William’s health was still fairly good; it had been five years since his triple bypass operation, and while his energy reserves were clearly ebbing, his spirits were good. He was restless to be writing and keeping busy, and he said he was trying to reach a new synthesis of writing and painting, but without feeling that he had succeeded. Between diminished stamina and the arthritis in his hands, William had become unable to type more than a few lines. He often jotted down his thoughts—and, as always, his dreams—on index cards, but it was impossible to keep track of these or put them in any order. After our colleague Jim McCrary and I tried in vain to find a new typewriter that William could use, the idea arose to furnish him with bound blank books, in place of the index-card system.

It was in mid-November 1996 that Burroughs began to write the journals that are presented in this book. The first entry records the death of his cat, Calico Jane. In 260 days from November 14, 1996, to August 1, 1997, he made 168 entries. These writings include successive drafts of several short routines; remarks on books he was reading or had read long ago, and scenes suggested by them; lists of favorite lines from a lifetime of reading and listening; fits of impotent rage at man’s stupidity; day-to-day commentary; the heartbreak of the deaths of his beloved cats; and the contemplation of his own mortality. As late as these last nine months of his life, Burroughs was still compelled to do imaginary battle with his primordial foes: “Drug Warriors,” school-stupid FBI men, cat-haters, humans destroying the earth’s species in their arrogance: “When whales and seals and elephants weep, I cannot suppress the deadly Sin of Anger.”

The significance of William’s empathy with animals cannot be overstated. “My relationship with cats has saved me from a deadly and pervasive ignorance,” he wrote in notes for The Cat Inside, begun in 1982 at “the Stone House” south of Lawrence. As related in that short book, he was befriended soon after his arrival in Lawrence by three or four stray cats. When he moved into town to Learnard Avenue he brought along his favorite: Ruski, a Russian Blue. William had not always been a cat-lover, far from it; although he shuddered to remember it, he had several times been cruel to cats in Texas and Mexico.

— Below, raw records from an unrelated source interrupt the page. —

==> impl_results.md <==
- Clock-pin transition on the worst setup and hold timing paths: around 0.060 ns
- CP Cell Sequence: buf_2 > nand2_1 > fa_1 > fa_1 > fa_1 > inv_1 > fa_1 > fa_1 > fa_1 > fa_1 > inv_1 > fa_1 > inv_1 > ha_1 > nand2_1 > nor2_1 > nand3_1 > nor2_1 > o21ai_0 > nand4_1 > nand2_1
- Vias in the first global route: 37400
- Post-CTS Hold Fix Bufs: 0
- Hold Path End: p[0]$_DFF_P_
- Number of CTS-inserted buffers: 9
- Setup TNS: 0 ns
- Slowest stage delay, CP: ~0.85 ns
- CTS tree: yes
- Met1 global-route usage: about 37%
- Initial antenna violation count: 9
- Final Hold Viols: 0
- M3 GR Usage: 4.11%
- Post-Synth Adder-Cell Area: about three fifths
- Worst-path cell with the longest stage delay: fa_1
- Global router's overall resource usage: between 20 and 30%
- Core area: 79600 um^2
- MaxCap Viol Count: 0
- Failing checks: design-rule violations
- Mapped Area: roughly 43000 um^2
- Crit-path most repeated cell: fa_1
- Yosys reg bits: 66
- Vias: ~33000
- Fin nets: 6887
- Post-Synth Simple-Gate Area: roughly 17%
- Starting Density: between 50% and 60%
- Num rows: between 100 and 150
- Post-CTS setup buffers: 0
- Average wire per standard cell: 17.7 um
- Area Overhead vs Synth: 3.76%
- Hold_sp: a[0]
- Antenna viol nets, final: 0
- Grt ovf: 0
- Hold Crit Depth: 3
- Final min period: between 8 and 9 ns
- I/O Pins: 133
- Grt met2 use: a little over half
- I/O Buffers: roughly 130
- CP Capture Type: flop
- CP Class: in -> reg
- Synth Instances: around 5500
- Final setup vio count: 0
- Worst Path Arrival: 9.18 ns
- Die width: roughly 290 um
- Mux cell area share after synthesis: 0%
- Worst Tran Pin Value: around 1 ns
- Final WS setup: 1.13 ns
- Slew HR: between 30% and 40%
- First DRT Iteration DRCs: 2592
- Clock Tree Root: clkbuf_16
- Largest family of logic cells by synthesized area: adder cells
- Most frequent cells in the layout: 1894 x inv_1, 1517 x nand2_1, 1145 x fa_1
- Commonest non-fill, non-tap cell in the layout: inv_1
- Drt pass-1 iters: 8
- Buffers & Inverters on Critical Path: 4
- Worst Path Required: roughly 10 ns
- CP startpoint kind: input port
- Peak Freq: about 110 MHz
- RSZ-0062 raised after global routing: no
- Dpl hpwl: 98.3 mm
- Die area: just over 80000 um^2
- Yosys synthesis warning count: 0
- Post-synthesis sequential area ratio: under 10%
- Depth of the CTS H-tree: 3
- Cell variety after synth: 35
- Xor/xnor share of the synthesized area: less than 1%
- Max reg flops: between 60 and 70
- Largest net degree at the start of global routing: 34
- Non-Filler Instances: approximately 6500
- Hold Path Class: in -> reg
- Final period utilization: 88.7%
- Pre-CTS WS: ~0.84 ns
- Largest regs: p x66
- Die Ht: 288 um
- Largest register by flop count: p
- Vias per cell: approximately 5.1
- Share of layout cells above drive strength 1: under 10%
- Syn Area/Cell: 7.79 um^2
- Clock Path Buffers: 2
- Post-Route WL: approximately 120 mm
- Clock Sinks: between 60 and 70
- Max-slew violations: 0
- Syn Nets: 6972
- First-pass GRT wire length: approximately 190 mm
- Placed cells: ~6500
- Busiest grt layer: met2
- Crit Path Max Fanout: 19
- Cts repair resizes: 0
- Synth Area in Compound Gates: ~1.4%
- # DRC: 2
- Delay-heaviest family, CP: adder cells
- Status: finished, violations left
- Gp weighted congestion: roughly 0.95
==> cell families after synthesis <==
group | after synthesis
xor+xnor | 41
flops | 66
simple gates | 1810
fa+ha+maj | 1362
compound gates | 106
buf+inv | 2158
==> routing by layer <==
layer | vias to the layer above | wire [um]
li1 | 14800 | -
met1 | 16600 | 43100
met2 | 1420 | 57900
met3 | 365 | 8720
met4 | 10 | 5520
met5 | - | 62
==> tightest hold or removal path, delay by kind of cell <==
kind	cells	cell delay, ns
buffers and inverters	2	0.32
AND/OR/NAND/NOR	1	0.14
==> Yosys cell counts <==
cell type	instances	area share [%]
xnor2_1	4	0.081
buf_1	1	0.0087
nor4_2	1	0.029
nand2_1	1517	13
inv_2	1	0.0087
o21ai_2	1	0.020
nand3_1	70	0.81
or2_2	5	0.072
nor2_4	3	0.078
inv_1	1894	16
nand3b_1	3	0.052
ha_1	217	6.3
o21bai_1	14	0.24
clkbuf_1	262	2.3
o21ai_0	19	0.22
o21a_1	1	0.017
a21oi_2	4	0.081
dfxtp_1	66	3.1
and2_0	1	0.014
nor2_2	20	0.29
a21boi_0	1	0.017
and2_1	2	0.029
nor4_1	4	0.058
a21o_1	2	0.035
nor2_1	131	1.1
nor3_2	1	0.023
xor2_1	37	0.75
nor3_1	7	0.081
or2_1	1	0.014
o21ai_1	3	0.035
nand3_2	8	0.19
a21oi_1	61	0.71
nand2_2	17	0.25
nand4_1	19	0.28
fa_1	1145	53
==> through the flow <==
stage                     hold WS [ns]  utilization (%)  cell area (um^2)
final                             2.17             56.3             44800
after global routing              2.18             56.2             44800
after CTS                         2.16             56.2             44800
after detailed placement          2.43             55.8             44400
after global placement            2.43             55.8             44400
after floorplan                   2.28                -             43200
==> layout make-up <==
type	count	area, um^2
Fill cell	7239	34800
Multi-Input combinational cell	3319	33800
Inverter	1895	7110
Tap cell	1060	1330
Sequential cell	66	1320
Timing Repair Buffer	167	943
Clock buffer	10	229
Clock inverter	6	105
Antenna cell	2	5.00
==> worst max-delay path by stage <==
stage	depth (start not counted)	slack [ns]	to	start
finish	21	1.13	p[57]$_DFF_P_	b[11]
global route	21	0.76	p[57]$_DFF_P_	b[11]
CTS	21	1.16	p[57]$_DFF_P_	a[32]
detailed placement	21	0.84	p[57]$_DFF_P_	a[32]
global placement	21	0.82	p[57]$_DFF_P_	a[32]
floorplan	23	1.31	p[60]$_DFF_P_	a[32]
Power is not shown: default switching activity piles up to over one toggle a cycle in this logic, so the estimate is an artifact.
==> config.mk <==
export PLATFORM = sky130hd
export DESIGN_NAME = vna_ram
export DESIGN_NICKNAME = d
export VERILOG_FILES = /design/src/sv/vna_ram.sv
export SDC_FILE = /design/constraint.sdc
export NUM_CORES = 1
export LEC_CHECK = 0
export BUFFER_PORTS_ARGS = -buffer_cell sky130_fd_sc_hd__buf_2
export CAP_MARGIN = 10
export CORE_ASPECT_RATIO = 0.8
export CORE_MARGIN = 3
export CORE_UTILIZATION = 32
export CTS_CLUSTER_DIAMETER = 40
export DETAILED_ROUTE_END_ITERATION = 6
export PLACE_DENSITY = 0.56
export SETUP_SLACK_MARGIN = 0.02
export SYNTH_ARGS = -nofsm -noshare
export SYNTH_HDL_FRONTEND = slang
export SYNTH_SLANG_ARGS = --single-unit
==> constraint.sdc <==
create_clock -name clk -period 1.95 [get_ports clk]
set_clock_uncertainty 0.1 [all_clocks]
set_input_delay 0.39 -clock clk [delete_from_list [all_inputs] [get_ports clk]]
set_output_delay 0.39 -clock clk [all_outputs]
set_load 0.02 [all_outputs]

But now he thought often of the many people in his life who had died, and the cats seemed to represent them for him.

At his house on Learnard Avenue with its deep backyard garden, William took in a longhaired orange female stray whom he named Ginger. She mated with Ruski and produced “the orange litter,” which included Calico Jane. The all-black Fletch was a foundling in downtown Lawrence in 1984, and he quickly became William’s new favorite. Jane bore a litter to Fletch, and William gave the kittens to me and other friends. A male that William called Thomas appeared and disappeared in 1985–86, but another refugee, Mutie, a bulbous orange female tabby, stayed on after mating with Thomas. Her litter was distributed among friends, except for Senshu, the gray tabby female, who spent her life with William and her mother Mutie. After William brought Fletch into the house, the aging Ruski became undomesticable and he was farmed out to friends at a cabin on Lone Star Lake. It was around this time that William realized the folly of his prejudice against neutering his cats, and thereafter the only new addition to the cat family was Spooner, a longhaired gray-and-white male who was very affectionate.